Mumps can be prevented with the MMR vaccine. This vaccine protects the individual against three viral diseases including measles, mumps, and rubella. The CDC recommends all children receive a two-dose schedule of MMR vaccine, starting with the first dose at age 12 through 15 months, and the second dose at age 4 through 6 years.21 The CDC also recommends all adolescents and adults be up-to-date on their MMR vaccinations.4 Generally, the MMR vaccine is approximately 88% effective when the individual receives two doses and is about 78% effective with a single dose.22 It is estimated that the immunity against mumps infection wanes an average of 27 years (95% CI, age 16 to 51 years) postimmunization.23

Prompted by the multiple outbreaks and increased incidence of mumps cases in the U.S., the CDC, working collaboratively with several leading health organizations, including the American Academy of Pediatrics, reviewed reports of mumps outbreaks and examined the characteristics of patients affected.

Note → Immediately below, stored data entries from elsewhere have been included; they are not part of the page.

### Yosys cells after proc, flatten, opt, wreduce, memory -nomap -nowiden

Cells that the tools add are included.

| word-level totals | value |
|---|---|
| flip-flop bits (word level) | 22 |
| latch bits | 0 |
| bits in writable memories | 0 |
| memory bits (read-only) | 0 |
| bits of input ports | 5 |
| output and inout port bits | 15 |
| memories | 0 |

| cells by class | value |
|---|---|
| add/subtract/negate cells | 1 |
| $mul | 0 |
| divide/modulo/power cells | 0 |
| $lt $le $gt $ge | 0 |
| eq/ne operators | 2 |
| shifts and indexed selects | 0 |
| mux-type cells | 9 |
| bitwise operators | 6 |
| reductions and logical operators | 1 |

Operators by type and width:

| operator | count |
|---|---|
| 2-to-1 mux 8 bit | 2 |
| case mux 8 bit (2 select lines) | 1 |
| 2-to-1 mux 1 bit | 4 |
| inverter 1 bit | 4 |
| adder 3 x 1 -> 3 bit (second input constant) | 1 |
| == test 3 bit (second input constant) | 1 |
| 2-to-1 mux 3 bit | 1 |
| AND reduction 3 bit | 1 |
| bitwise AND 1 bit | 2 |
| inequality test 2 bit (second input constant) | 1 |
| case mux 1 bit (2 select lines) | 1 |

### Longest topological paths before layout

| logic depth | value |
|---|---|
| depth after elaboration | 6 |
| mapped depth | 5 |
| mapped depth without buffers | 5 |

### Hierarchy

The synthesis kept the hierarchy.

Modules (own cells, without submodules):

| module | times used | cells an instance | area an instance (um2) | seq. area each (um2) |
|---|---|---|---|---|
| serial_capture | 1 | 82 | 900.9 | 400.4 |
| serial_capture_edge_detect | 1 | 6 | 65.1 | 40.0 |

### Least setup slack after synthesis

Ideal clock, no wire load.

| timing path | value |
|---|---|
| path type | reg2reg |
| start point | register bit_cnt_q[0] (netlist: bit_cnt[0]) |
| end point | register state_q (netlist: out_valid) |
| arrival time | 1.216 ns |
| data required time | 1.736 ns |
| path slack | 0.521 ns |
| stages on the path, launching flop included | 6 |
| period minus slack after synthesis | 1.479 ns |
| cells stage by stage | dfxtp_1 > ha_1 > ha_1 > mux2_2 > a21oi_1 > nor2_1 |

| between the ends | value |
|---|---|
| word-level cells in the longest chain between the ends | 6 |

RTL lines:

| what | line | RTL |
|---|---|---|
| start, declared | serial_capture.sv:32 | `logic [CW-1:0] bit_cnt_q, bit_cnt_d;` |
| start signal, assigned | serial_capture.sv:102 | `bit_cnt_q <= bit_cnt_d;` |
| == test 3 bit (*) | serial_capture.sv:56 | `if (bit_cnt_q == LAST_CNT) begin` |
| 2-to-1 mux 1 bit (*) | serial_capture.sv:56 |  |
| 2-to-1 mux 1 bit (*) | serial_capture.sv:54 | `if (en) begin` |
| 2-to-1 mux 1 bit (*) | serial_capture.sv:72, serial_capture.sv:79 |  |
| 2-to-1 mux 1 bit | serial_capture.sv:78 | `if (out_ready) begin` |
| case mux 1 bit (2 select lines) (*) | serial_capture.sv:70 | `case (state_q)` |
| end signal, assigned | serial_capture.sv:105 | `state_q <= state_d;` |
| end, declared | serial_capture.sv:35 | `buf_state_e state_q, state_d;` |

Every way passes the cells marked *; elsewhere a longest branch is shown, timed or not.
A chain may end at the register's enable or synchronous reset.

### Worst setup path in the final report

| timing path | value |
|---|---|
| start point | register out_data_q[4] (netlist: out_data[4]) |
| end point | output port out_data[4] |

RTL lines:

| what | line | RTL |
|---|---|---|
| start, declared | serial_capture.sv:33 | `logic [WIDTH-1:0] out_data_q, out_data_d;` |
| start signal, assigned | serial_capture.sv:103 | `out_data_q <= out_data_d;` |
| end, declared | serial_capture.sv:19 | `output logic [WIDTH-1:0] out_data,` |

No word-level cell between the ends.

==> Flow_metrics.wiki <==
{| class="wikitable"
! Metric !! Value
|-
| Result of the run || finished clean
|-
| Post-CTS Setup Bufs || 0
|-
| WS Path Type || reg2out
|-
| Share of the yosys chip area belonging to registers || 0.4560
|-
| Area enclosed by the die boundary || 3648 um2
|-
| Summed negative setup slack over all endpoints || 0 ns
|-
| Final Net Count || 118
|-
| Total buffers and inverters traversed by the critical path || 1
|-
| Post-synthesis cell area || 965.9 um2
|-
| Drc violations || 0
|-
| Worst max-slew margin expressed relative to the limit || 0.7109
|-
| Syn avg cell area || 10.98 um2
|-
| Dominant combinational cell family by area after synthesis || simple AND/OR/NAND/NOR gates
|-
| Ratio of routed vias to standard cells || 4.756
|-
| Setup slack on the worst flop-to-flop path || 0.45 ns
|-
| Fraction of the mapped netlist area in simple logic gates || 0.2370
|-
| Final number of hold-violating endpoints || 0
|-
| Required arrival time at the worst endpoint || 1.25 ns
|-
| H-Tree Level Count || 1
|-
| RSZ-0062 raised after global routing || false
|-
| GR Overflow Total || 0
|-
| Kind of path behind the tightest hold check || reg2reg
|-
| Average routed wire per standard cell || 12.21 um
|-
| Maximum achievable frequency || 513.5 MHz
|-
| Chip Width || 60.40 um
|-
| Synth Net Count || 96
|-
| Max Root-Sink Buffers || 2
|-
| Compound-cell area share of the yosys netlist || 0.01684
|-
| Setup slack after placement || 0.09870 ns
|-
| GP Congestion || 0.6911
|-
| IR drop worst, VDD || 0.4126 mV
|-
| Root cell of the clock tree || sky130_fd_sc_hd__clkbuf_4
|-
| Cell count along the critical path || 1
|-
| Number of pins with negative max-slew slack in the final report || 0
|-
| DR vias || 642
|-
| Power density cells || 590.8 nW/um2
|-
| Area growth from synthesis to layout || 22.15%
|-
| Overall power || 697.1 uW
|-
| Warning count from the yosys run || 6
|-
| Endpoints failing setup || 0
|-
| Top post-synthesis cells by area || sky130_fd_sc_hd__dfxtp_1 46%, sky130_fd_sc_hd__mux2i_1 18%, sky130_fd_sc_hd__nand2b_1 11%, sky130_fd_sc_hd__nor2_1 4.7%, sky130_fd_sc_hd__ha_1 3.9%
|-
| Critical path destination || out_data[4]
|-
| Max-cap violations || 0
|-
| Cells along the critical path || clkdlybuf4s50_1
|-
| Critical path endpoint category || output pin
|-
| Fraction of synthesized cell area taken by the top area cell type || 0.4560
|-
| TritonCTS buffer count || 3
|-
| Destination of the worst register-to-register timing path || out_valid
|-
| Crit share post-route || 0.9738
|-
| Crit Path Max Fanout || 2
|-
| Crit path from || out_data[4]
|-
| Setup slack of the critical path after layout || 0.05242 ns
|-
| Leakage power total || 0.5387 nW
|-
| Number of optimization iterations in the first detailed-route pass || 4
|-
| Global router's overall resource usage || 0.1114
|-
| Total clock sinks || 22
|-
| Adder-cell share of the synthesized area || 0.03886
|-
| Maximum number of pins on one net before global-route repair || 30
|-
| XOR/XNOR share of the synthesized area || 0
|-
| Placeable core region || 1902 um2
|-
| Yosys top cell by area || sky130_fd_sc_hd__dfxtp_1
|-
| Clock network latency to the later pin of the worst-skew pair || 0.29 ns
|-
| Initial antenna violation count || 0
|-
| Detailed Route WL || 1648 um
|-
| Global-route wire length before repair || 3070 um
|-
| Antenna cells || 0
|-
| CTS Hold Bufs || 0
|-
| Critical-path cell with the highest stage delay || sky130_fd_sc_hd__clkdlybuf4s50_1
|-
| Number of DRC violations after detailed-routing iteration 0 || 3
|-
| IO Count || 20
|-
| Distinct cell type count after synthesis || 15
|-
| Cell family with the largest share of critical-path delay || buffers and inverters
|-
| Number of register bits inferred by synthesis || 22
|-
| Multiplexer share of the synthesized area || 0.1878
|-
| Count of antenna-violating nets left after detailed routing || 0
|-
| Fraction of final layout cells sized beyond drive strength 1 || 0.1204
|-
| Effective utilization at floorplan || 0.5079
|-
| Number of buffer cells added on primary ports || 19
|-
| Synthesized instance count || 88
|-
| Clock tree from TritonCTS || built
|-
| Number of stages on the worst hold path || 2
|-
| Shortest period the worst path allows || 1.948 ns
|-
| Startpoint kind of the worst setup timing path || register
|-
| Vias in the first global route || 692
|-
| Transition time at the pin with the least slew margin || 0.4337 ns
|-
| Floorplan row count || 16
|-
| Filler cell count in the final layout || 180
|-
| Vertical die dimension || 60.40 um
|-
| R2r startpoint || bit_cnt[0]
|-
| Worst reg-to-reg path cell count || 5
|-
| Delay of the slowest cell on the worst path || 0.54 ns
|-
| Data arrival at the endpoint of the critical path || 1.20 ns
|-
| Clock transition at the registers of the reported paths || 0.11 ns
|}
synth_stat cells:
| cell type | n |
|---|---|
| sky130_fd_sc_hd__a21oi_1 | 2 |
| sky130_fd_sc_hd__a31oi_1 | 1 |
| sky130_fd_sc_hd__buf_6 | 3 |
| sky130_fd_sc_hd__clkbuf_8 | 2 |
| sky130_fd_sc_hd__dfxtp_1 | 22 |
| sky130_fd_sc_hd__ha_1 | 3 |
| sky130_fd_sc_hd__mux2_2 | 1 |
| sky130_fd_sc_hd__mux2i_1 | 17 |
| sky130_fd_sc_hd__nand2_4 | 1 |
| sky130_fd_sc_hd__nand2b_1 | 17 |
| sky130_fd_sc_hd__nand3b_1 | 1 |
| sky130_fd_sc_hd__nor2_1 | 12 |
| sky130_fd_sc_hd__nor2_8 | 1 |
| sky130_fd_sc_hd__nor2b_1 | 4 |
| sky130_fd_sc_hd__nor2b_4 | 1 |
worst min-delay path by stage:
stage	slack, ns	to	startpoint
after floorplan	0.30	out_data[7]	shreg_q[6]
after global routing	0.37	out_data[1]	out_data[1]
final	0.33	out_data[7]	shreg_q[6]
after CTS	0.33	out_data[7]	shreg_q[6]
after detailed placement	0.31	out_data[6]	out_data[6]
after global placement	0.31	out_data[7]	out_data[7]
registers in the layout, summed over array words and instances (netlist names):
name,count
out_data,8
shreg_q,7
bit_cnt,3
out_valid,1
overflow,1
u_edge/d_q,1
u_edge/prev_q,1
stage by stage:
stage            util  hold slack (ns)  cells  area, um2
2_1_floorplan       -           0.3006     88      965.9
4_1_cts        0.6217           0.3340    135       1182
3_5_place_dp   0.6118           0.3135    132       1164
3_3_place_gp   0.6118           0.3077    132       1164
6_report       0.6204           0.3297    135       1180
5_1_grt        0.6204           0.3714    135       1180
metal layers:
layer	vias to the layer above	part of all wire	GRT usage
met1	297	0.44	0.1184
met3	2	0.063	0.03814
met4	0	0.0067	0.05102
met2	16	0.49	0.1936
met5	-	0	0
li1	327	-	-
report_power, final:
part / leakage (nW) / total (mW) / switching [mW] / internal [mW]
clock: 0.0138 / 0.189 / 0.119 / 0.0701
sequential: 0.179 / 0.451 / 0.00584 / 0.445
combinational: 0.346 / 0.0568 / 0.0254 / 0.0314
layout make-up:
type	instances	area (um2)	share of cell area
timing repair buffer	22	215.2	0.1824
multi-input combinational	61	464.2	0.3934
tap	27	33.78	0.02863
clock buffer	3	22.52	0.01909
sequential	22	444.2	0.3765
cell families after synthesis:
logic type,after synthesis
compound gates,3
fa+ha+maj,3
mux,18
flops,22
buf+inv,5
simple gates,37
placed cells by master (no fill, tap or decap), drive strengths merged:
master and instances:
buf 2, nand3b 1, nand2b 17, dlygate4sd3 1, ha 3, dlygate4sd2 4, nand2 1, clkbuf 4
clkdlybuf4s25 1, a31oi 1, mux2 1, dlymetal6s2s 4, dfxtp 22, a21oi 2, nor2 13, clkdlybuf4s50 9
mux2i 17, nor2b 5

The group looked at epidemiology, duration of immunity after the recommended two-dose schedules, and the impact of an additional dose of vaccine on outbreak control and public health resources.24

The effect of a third dose was examined in retrospective observational studies.25,26 One such study was carried out in 2015 during the mumps outbreak at the University of Iowa.26 The university required all students to show proof of a two-dose scheduled MMR vaccination before registration in the spring semester. During the outbreak, the university arranged vaccination clinics to provide a third dose of MMR vaccine. The study demonstrated that during the outbreak, the students who received a third dose of MMR vaccine had less risk of contracting mumps compared with those who received only two doses. The findings suggest that administering the third dose of MMR vaccine helped improve mumps outbreak control and that this strategy might be beneficial among individuals living in the outbreak area.23,26

In January 2018, the CDC’s Advisory Committee on Immunization Practices (ACIP) recommended that individuals who were identified by public health authorities as having an increased risk of mumps infection during an outbreak and who were previously vaccinated with two doses of MMR vaccines receive a third dose of MMR vaccine. However, ACIP did not specifically recommend a third dose of MMR vaccine outside of a mumps outbreak.27

Mumps remains a common infectious disease worldwide, especially in some parts of Europe, Asia, and Africa. Therefore, individuals preparing for travel outside of the U.S. to endemic areas without evidence of immunization or adequate immunity should be vaccinated with two doses of MMR vaccine.28 Despite the FDA-approved age range, the CDC recommends that infants aged 6 to 11 months receive one dose prior to international travel and be revaccinated with the two-dose series at age 12 to 15 months.21,29

Clinical Management

There are no curative treatments for mumps; it generally resolves in a few weeks. Supportive care, including analgesics such as acetaminophen or ibuprofen, may relieve associated pain and fever.30 Additionally, patients should be advised to use warm or cold compresses for the pain and swelling; to rest; to avoid hard foods that demand chewing; and to avoid contact with others to reduce risk of viral transmission.

Pharmacist’s Role

Since therapy is limited to supportive care in the treatment of diagnosed mumps, prevention is key to reducing mumps development in children and mumps incidence during outbreaks. Pharmacists currently play a critical role in the immunization of the U.S. population due to their accessibility in the local community pharmacy.29 This appropriately positions pharmacists to vaccinate patients with the MMR vaccine, as well as educate parents on the importance of the MMR vaccination for their children and on mumps symptoms to facilitate early recognition and minimize community outbreaks.30 Thus, pharmacists can be champions in the community to empower and educate on the role of prevention in management of mumps outbreaks.